=== The records ===
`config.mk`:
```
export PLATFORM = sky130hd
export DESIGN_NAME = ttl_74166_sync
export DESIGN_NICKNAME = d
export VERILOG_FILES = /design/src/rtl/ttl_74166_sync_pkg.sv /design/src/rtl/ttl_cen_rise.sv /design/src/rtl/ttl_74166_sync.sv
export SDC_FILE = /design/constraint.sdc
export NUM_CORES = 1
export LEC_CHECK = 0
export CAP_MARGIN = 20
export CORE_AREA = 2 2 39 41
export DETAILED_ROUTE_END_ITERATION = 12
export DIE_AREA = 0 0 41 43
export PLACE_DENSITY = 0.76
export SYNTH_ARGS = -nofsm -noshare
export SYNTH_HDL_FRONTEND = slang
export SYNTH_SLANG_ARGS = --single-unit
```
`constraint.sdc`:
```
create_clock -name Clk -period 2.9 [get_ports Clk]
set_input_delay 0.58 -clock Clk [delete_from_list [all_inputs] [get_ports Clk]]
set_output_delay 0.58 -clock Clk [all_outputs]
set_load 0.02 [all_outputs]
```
===
## What to produce
Each line above must be output exactly as it stands.

## Solution
`config.mk`:
```
export PLATFORM = sky130hd
export DESIGN_NAME = ttl_74166_sync
export DESIGN_NICKNAME = d
export VERILOG_FILES = /design/src/rtl/ttl_74166_sync_pkg.sv /design/src/rtl/ttl_cen_rise.sv /design/src/rtl/ttl_74166_sync.sv
export SDC_FILE = /design/constraint.sdc
export NUM_CORES = 1
export LEC_CHECK = 0
export CAP_MARGIN = 20
export CORE_AREA = 2 2 39 41
export DETAILED_ROUTE_END_ITERATION = 12
export DIE_AREA = 0 0 41 43
export PLACE_DENSITY = 0.76
export SYNTH_ARGS = -nofsm -noshare
export SYNTH_HDL_FRONTEND = slang
export SYNTH_SLANG_ARGS = --single-unit
```
`constraint.sdc`:
```
create_clock -name Clk -period 2.9 [get_ports Clk]
set_input_delay 0.58 -clock Clk [delete_from_list [all_inputs] [get_ports Clk]]
set_output_delay 0.58 -clock Clk [all_outputs]
set_load 0.02 [all_outputs]
```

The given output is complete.